(Collected data)
━━━━━━
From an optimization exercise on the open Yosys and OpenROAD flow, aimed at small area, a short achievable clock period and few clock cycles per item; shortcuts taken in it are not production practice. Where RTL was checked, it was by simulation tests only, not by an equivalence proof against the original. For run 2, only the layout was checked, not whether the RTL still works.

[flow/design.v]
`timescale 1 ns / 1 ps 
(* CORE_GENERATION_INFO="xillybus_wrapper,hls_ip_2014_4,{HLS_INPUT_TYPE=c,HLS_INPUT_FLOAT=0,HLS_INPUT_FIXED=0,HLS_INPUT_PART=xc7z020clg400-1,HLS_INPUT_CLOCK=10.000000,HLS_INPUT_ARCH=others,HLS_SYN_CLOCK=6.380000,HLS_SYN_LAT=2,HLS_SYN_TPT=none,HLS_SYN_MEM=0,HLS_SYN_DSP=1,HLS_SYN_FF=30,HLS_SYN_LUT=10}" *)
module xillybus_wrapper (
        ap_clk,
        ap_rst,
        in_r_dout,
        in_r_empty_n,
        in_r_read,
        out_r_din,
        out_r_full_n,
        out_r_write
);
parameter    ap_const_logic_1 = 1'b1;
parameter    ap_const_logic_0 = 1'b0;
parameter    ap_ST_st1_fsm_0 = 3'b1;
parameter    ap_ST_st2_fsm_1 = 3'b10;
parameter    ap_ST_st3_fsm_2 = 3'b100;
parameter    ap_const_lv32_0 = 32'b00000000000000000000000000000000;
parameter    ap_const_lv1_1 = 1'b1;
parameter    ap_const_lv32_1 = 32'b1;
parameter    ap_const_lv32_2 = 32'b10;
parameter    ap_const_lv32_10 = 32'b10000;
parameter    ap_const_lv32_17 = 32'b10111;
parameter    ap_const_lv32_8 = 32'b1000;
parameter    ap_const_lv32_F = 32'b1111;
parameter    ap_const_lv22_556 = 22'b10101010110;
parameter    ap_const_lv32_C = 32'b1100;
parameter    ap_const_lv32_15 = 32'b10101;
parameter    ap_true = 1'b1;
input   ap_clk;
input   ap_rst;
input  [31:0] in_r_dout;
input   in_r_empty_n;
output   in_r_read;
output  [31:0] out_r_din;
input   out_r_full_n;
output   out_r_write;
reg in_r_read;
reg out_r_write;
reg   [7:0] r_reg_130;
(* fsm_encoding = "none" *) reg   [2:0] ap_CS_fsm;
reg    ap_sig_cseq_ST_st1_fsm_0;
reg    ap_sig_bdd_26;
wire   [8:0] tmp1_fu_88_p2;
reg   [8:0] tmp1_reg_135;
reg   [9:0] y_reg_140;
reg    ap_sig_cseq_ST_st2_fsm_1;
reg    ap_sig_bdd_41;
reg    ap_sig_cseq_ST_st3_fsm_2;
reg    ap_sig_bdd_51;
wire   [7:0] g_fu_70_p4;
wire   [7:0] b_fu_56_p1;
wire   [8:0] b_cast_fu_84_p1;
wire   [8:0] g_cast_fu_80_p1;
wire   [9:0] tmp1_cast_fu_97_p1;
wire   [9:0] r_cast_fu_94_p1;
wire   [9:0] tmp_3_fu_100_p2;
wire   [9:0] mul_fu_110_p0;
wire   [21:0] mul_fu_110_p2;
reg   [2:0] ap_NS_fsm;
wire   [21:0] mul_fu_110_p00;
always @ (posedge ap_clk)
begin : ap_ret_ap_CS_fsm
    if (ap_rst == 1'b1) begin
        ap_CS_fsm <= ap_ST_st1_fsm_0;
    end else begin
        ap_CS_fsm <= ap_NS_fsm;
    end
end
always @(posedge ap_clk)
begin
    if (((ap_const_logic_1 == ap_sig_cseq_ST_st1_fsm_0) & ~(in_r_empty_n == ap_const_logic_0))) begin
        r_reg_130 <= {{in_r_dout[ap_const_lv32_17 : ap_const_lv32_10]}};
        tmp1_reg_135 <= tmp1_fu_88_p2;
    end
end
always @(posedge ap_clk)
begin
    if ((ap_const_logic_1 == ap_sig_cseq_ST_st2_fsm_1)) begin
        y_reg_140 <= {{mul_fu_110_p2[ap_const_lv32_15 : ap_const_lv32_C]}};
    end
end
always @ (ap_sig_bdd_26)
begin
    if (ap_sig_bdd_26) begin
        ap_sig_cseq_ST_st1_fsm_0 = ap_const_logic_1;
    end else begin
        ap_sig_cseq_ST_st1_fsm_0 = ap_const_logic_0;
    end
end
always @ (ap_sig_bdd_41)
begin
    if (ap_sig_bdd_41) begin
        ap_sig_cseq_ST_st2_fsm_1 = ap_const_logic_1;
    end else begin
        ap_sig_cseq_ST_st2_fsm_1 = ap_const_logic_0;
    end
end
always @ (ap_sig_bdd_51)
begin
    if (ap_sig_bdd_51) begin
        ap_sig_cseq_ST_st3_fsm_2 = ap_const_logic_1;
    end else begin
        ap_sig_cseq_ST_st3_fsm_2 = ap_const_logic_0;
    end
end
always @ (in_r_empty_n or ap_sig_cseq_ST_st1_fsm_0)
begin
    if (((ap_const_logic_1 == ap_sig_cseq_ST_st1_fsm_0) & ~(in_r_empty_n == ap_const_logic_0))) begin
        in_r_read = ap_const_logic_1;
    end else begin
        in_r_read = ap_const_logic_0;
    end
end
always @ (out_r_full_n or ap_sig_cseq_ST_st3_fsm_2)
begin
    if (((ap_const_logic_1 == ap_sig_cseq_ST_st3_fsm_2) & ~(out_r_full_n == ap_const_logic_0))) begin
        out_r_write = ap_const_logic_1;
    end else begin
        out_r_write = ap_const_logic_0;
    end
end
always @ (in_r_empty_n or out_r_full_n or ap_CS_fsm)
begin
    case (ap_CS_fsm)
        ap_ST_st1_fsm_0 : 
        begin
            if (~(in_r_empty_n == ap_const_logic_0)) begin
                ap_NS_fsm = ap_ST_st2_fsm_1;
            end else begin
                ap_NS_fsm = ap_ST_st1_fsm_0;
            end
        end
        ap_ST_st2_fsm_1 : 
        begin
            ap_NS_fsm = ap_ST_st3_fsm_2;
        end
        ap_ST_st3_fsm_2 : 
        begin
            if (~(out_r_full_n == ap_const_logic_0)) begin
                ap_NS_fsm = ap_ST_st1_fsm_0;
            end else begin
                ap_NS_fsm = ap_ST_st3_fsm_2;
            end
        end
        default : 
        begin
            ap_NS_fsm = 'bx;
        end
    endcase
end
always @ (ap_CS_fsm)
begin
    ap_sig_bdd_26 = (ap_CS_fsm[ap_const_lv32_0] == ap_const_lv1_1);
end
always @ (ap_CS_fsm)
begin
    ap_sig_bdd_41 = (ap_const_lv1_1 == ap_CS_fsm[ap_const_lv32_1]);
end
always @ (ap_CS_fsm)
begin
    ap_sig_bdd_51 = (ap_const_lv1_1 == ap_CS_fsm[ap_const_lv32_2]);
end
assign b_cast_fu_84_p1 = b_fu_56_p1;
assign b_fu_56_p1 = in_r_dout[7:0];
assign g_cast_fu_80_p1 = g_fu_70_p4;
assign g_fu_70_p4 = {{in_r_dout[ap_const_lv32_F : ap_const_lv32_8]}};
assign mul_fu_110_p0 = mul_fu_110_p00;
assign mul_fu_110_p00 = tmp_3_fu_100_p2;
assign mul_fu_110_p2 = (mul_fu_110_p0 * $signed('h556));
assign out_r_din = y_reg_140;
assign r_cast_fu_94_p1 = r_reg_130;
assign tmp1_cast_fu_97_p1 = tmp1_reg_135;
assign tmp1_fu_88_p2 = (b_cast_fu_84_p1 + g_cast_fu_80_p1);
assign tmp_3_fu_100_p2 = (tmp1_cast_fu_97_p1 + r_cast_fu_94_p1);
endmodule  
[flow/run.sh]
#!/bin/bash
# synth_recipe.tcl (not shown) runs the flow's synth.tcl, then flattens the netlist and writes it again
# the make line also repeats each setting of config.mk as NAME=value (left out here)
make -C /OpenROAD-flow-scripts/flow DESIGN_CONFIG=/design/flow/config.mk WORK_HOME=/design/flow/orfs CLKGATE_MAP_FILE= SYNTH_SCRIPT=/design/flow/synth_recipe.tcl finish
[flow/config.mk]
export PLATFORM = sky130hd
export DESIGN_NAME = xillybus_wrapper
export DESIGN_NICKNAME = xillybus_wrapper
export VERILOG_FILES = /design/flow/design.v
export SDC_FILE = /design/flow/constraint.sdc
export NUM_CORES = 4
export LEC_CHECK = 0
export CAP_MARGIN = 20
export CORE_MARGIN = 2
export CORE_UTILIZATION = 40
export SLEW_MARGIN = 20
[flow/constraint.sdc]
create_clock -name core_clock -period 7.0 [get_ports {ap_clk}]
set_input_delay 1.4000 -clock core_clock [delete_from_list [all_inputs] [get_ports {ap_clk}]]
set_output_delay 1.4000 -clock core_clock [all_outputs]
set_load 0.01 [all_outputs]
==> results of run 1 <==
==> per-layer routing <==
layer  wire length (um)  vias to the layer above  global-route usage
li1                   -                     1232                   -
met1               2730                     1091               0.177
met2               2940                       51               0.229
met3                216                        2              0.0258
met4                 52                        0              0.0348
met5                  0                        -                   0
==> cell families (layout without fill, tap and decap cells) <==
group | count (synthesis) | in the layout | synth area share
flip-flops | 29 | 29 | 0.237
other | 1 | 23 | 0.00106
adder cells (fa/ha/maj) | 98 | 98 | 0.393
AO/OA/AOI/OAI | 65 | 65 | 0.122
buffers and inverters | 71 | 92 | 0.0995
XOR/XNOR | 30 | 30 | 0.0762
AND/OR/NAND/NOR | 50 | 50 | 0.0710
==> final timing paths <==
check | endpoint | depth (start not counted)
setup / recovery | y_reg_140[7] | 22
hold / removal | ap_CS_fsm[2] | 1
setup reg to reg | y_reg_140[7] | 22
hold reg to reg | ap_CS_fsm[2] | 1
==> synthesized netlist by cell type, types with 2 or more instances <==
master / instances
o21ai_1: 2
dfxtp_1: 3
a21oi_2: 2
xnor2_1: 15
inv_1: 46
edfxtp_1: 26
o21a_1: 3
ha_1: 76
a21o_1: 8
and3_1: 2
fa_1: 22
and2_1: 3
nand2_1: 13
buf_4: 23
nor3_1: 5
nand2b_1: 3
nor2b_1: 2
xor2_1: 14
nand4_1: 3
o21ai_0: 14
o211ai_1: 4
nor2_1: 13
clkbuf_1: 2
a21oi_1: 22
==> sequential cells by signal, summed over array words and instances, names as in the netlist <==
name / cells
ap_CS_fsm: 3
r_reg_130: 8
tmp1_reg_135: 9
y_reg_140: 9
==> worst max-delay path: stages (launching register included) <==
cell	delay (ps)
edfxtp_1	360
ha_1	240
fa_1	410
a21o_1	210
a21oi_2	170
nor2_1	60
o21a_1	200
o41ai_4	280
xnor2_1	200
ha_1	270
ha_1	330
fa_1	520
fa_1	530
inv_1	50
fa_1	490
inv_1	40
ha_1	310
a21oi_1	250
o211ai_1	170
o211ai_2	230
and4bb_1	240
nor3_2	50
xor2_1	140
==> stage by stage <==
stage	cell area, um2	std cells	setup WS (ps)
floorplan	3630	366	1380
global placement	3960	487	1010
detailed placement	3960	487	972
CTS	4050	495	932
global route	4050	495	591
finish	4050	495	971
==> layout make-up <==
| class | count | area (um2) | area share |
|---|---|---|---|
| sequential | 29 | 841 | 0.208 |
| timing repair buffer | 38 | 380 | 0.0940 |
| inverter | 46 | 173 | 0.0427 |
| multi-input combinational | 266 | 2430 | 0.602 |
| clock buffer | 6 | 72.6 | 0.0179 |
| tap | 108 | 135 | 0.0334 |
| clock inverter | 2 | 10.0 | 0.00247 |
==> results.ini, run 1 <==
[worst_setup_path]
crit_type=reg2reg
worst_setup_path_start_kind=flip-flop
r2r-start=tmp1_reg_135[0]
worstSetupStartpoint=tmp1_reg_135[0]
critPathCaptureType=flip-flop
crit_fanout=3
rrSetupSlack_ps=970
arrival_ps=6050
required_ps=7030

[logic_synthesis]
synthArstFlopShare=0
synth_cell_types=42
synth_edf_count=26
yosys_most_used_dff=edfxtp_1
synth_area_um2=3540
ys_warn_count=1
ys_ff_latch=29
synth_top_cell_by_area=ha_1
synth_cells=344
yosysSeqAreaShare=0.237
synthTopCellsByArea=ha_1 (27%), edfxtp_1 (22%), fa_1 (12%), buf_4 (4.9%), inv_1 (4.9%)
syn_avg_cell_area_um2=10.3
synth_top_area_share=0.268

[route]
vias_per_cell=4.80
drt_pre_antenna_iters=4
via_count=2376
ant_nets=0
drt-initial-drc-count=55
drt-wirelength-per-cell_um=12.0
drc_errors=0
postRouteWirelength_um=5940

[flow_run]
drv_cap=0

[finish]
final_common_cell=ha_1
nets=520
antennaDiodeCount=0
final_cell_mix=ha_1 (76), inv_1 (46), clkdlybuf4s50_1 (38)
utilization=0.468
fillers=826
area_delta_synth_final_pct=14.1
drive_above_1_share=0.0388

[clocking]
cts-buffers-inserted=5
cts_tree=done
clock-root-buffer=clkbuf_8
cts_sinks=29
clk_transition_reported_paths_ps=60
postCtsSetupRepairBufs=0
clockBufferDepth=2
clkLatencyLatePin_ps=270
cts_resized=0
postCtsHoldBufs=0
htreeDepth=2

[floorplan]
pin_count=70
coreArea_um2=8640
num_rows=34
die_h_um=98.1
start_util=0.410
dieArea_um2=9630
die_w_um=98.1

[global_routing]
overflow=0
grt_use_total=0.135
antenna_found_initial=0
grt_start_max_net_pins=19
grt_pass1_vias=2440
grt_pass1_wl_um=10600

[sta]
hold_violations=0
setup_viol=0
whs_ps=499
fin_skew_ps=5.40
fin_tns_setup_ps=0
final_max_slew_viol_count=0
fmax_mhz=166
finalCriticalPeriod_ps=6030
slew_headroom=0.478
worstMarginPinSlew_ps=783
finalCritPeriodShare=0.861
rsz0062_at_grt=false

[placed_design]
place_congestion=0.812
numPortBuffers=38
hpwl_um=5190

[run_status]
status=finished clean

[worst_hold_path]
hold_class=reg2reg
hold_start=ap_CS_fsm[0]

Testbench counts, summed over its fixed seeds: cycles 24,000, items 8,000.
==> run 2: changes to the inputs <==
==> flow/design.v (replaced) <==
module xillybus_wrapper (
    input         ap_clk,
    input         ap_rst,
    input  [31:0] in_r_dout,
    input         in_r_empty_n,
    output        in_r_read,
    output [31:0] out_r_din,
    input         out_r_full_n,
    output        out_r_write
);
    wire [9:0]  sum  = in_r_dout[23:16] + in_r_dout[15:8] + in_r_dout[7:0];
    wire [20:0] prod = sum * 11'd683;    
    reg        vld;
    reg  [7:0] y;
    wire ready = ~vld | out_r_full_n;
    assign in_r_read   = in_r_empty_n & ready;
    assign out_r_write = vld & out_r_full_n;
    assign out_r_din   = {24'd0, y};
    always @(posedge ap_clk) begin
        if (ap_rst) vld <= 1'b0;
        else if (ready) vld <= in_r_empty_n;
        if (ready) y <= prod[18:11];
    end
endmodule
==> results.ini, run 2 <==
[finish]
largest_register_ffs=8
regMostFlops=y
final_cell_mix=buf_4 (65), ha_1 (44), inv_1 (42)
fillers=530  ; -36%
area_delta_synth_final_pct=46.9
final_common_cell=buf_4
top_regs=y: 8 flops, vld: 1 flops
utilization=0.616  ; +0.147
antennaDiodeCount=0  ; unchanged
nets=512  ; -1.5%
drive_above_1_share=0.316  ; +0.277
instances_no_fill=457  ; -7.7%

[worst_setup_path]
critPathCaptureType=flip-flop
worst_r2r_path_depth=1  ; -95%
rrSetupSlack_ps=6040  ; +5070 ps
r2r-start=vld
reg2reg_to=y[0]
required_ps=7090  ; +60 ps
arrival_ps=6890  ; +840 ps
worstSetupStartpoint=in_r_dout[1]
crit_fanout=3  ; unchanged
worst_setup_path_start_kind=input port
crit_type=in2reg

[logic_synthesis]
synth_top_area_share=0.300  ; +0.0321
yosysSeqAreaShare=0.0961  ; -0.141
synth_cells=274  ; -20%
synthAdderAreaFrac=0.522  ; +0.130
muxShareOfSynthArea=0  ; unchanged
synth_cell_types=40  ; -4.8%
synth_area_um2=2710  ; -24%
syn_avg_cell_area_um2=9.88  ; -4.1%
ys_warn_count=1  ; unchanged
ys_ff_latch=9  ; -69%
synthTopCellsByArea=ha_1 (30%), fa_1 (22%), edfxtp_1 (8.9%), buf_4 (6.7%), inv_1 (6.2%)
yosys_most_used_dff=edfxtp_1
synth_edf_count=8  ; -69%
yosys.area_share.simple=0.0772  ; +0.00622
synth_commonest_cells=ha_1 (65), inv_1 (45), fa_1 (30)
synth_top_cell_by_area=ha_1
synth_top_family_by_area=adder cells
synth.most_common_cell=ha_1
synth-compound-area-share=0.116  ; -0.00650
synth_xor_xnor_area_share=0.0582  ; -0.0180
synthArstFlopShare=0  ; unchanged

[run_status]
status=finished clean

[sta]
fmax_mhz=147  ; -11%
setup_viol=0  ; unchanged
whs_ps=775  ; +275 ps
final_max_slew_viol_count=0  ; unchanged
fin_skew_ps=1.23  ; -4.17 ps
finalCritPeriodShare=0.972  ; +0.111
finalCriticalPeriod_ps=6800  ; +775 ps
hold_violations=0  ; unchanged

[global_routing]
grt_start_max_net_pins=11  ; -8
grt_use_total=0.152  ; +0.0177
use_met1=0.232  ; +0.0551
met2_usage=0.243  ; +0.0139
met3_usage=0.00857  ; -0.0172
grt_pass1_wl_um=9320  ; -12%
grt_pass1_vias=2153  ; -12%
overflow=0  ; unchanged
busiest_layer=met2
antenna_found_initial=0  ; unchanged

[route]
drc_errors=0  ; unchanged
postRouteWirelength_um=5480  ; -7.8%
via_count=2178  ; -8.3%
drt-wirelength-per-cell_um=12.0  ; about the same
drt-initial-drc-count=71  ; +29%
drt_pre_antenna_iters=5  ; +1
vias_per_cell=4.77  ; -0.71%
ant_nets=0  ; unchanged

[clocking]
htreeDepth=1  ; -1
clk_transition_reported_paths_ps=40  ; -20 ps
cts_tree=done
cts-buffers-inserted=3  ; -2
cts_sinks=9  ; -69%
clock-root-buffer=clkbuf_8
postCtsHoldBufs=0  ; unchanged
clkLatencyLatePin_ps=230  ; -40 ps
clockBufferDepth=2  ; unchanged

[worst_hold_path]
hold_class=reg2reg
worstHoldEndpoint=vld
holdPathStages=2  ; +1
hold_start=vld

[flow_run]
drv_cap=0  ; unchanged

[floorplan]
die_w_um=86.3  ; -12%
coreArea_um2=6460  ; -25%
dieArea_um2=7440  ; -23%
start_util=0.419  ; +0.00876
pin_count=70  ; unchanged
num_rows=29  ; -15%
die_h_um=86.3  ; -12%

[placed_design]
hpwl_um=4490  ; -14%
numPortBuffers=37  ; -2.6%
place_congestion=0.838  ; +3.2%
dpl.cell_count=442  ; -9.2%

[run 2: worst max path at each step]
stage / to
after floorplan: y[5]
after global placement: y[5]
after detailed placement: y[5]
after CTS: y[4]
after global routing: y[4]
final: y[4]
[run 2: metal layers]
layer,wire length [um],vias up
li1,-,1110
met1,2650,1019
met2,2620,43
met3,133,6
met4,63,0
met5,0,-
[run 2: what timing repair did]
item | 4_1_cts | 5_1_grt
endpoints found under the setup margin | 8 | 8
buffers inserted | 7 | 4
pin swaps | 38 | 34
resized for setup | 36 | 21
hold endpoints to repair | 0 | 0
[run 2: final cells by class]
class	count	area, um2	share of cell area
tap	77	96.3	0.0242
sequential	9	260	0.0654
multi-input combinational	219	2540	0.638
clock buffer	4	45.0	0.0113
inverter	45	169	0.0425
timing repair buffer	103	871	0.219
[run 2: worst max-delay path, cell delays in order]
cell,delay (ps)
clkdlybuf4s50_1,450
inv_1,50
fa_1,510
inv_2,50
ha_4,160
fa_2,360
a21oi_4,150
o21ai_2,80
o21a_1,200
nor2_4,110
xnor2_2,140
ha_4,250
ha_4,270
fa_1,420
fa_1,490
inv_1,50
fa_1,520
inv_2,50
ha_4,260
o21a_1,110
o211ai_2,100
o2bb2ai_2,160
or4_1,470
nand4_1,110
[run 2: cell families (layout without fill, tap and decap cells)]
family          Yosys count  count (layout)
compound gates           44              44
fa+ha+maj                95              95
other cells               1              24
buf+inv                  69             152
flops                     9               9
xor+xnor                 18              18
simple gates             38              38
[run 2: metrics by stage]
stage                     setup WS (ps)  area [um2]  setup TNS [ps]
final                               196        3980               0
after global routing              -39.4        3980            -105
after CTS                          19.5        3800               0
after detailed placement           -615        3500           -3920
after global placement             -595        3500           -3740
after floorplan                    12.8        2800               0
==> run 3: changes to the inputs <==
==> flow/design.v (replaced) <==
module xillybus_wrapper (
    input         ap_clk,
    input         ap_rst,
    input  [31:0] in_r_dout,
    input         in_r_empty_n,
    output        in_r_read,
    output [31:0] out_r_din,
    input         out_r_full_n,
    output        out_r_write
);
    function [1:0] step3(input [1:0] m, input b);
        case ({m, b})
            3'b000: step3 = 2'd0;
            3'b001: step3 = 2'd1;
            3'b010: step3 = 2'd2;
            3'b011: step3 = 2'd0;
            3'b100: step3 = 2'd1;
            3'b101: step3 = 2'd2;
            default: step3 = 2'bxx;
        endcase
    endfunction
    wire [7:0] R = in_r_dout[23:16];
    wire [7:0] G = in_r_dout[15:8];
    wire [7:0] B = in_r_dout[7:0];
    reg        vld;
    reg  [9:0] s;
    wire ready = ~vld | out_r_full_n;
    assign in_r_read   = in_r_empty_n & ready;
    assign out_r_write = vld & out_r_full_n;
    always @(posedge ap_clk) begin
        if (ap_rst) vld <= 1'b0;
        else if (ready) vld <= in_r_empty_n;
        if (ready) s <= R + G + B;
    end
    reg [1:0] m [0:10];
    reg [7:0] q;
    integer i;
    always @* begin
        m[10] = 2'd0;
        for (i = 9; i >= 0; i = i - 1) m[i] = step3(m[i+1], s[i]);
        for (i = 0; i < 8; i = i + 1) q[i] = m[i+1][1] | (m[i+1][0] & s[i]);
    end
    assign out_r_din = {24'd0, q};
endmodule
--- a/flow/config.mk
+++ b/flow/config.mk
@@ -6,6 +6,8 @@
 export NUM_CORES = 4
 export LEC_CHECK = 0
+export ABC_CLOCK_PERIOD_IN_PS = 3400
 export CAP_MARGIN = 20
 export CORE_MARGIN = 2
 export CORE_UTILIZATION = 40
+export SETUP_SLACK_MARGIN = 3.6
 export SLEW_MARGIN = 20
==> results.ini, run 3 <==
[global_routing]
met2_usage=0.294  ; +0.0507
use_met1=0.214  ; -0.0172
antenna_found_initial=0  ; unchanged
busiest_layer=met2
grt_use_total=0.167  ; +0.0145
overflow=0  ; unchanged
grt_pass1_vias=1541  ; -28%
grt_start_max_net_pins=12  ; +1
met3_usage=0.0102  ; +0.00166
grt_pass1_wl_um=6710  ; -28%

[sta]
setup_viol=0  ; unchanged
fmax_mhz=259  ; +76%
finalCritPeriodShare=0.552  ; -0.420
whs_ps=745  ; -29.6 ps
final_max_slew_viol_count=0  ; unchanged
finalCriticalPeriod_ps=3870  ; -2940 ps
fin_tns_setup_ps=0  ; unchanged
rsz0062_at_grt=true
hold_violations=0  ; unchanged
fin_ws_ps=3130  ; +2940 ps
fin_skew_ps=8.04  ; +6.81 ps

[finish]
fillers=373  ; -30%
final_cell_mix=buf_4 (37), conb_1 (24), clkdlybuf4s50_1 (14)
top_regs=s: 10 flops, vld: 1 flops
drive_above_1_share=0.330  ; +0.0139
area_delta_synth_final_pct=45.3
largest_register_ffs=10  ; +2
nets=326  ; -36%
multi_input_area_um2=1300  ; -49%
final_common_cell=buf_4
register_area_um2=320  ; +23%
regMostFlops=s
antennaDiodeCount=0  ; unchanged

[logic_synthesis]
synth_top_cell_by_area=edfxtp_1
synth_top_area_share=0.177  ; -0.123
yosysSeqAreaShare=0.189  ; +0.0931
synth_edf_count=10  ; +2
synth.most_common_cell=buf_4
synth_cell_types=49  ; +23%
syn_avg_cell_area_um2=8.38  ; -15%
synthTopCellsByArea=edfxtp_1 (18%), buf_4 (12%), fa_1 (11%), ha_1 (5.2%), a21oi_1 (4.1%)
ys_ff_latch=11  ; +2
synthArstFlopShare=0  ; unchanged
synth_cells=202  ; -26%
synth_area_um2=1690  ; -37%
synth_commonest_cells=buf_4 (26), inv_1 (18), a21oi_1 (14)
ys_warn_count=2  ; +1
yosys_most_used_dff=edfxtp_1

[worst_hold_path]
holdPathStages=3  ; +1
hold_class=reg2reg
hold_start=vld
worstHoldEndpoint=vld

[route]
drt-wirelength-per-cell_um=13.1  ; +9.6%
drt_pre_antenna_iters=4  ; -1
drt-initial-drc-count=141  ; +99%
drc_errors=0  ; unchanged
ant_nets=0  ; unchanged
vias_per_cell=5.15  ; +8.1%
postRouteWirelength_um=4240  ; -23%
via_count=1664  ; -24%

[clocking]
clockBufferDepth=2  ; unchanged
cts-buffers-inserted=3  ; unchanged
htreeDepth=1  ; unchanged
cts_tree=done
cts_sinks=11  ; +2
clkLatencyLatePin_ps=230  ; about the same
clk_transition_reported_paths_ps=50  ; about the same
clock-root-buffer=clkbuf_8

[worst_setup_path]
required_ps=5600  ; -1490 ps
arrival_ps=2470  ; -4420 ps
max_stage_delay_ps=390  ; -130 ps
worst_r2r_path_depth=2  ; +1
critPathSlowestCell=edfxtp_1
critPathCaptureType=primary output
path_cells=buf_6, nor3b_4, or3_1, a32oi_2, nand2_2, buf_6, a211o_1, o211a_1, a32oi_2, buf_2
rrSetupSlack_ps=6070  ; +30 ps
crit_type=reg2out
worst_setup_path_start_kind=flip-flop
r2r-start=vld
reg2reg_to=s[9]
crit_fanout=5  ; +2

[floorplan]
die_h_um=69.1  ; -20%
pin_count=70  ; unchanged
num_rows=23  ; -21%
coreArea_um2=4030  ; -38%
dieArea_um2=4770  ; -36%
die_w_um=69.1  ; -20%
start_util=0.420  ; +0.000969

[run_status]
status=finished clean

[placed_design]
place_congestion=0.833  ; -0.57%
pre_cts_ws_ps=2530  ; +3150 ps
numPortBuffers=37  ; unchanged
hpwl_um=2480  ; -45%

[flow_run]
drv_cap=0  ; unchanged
━━━━━━
## What to do
Would you copy, unchanged, the stretch of the records above that begins at the line containing "clk_transition_reported_paths_ps=60" and ends at the line containing "hold_start=ap_CS_fsm[0]", and only that?

## Problem solution
clk_transition_reported_paths_ps=60
postCtsSetupRepairBufs=0
clockBufferDepth=2
clkLatencyLatePin_ps=270
cts_resized=0
postCtsHoldBufs=0
htreeDepth=2

[floorplan]
pin_count=70
coreArea_um2=8640
num_rows=34
die_h_um=98.1
start_util=0.410
dieArea_um2=9630
die_w_um=98.1

[global_routing]
overflow=0
grt_use_total=0.135
antenna_found_initial=0
grt_start_max_net_pins=19
grt_pass1_vias=2440
grt_pass1_wl_um=10600

[sta]
hold_violations=0
setup_viol=0
whs_ps=499
fin_skew_ps=5.40
fin_tns_setup_ps=0
final_max_slew_viol_count=0
fmax_mhz=166
finalCriticalPeriod_ps=6030
slew_headroom=0.478
worstMarginPinSlew_ps=783
finalCritPeriodShare=0.861
rsz0062_at_grt=false

[placed_design]
place_congestion=0.812
numPortBuffers=38
hpwl_um=5190

[run_status]
status=finished clean

[worst_hold_path]
hold_class=reg2reg
hold_start=ap_CS_fsm[0]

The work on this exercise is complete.